TRIMA ACCEL AUTOMATED BLOOD COLLECTION SYSTEM
Report
- Report Number
- 1722028-2011-00176
- Event Type
- Other
- Date Received
- June 13, 2011
- Date of Event
- May 18, 2011
- Report Date
- May 18, 2011
- Manufacturer
- CARIDIANBCT
- Product Code
- LKN
- PMA / PMN Number
- BK010046
- Product Problem
- Yes
- Report Source
- Manufacturer report
- Reporter Location
- NM, US
- Reporter Occupation
- OTHER HEALTH CARE PROFESSIONAL
Narratives
(B)(4).
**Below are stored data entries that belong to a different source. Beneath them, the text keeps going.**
## job 8644
// catTrap
module catTrap(Clk, Reset, Down_b, hCount, vCount, rgb, bright, Block_col, Block_row);
For scale: about 94 flip-flops, roughly 17,000 µm² of cells after synthesis.
clock: 6.8 ns
lec_check: 0
cap_margin: 40
cell_pad_in_sites_detail_placement: 0
core_margin: 2
core_utilization: 39
cts_cluster_diameter: 67
cts_cluster_size: 37
hold_slack_margin: 0.07
min_routing_layer: met1
place_density_lb_addon: 0.04
slew_margin: 20
run.sh (not shown) runs the stock make flow with config.mk's settings and CLKGATE_MAP_FILE=.
Job 8644 finished every stage; the final checks, however, were not passed, the failures being negative setup slack.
INVESTIGATION: THE CARIDIANBCT SUPPORT SPECIALIST VERIFIED THROUGH THE EQUIPMENT RUN DATA FILES THAT THE INFO ENTERED FOR THE PROCEDURE WAS FOR A MALE, INSTEAD OF THE FEMALE DONOR'S INFO. A REVIEW OF THE DEVICE HISTORY RECORDS FOR THIS UNIT SHOWED NO IRREGULARITIES DURING MFG THAT WERE RELEVANT TO THIS ISSUE. ROOT CAUSE: OPERATOR ERROR. CORRECTIVE ACTION: THE SUPPORT SPECIALIST WHO HANDLED THE CALL GAVE THE CUSTOMER SOME RE-TRAINING AS TO THE DANGER OF RUNNING A DONOR WITH THE WRONG PARAMETERS.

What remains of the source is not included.